• [Aim of the exercise]: The listing below contains a span that opens with the line containing "violations (setup timing)" and closes with the line containing "path type unchanged". Return that span exactly.

━━━━━━━━━━

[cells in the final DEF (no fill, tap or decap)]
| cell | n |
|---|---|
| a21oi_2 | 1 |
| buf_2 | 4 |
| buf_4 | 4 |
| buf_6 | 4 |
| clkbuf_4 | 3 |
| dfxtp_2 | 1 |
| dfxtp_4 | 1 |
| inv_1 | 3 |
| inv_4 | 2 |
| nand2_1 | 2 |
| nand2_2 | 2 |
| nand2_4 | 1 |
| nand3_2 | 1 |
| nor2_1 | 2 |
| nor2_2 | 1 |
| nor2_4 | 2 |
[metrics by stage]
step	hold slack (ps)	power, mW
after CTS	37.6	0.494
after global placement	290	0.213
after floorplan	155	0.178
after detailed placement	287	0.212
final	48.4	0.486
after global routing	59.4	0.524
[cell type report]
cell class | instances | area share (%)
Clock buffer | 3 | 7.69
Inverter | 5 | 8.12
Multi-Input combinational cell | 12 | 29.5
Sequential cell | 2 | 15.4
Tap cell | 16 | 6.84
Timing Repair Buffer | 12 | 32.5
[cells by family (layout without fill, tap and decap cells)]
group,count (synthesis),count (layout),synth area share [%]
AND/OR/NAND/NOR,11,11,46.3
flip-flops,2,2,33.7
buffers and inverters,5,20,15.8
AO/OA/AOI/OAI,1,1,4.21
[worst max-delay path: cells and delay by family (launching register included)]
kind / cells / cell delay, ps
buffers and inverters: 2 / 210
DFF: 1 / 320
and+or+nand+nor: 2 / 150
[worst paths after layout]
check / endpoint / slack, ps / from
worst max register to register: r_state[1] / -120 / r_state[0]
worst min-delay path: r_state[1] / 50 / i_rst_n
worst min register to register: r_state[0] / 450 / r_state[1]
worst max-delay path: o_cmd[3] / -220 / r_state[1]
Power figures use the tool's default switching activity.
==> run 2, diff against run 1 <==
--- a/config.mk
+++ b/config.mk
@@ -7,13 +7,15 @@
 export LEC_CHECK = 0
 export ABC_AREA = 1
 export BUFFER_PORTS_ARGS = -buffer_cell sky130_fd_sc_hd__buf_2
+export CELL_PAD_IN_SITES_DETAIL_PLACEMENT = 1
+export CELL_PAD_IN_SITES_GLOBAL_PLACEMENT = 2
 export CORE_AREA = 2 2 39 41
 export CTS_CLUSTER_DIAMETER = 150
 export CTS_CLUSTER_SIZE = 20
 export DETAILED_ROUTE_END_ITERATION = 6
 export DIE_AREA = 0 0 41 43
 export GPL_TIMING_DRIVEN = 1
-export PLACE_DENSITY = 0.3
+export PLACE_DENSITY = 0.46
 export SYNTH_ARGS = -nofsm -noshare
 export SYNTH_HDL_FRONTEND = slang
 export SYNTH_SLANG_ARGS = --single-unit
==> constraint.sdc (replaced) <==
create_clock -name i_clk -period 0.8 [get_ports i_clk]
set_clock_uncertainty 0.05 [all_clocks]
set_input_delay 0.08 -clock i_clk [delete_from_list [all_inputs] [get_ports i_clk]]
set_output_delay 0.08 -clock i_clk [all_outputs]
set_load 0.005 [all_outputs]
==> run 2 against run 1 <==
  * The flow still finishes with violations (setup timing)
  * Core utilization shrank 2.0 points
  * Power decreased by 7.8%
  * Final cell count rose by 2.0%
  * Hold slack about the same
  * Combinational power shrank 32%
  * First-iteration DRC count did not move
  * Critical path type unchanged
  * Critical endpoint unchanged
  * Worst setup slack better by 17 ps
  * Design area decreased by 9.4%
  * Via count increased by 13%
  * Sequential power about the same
[config.mk]
export PLATFORM = sky130hd
export DESIGN_NAME = rssi_energy_event_detector_unit
export DESIGN_NICKNAME = d
export VERILOG_FILES = /design/src/hdl/reed_pkg.sv /design/src/hdl/reed_ctrl.sv /design/src/hdl/reed_dp.sv /design/src/hdl/rssi_energy_event_detector_unit.sv
export SDC_FILE = /design/constraint.sdc
export NUM_CORES = 1
export LEC_CHECK = 0
export BUFFER_PORTS_ARGS = -buffer_cell sky130_fd_sc_hd__buf_2
export CAP_MARGIN = 20
export CORE_ASPECT_RATIO = 0.5
export CORE_MARGIN = 3
export CORE_UTILIZATION = 35
export DETAILED_ROUTE_END_ITERATION = 8
export PLACE_DENSITY_LB_ADDON = 0.2
export SLEW_MARGIN = 20
export SYNTH_ARGS = -nofsm -noshare
export SYNTH_HDL_FRONTEND = slang
export SYNTH_SLANG_ARGS = --single-unit
[constraint.sdc]
create_clock -name clk_i -period 10.71 [get_ports clk_i]
set_input_delay 0 -clock clk_i [delete_from_list [all_inputs] [get_ports clk_i]]
set_output_delay 0 -clock clk_i [all_outputs]
set_load 0.01 [all_outputs]
[src/hdl/reed_pkg.sv]
// Shared types and constants for the RSSI energy event detector.
package reed_pkg;

  typedef enum logic [1:0] {
    ACT_CLEAR  = 2'd0,
    ACT_NOISE  = 2'd1,
    ACT_DETECT = 2'd2
  } reed_action_e;

  typedef enum logic [1:0] {
    CLOSE_NONE   = 2'd0,
    CLOSE_ACCEPT = 2'd1,
    CLOSE_SHORT  = 2'd2
  } reed_closed_e;

  typedef enum logic {
    ST_IDLE,
    ST_DIV
  } reed_state_e;

  localparam logic [1:0] REG_MARGIN     = 2'd0;
  localparam logic [1:0] REG_HYSTERESIS = 2'd1;
  localparam logic [1:0] REG_MIN_EVENT  = 2'd2;

  localparam logic [6:0]  MARGIN_RESET     = 7'd20;
  localparam logic [6:0]  HYSTERESIS_RESET = 7'd6;
  localparam logic [15:0] MIN_EVENT_RESET  = 16'd10;

  localparam logic signed [11:0] PEAK_NONE = -12'sd1998;

  typedef struct packed {
    logic exec;
    logic use_held;
    logic capture;
    logic div_start;
  } reed_cmd_t;

  typedef struct packed {
    logic need_div;
    logic div_busy;
    logic div_done;
  } reed_sts_t;

endpackage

━━━━━━━━━━

• [Result]:
  * The flow still finishes with violations (setup timing)
  * Core utilization shrank 2.0 points
  * Power decreased by 7.8%
  * Final cell count rose by 2.0%
  * Hold slack about the same
  * Combinational power shrank 32%
  * First-iteration DRC count did not move
  * Critical path type unchanged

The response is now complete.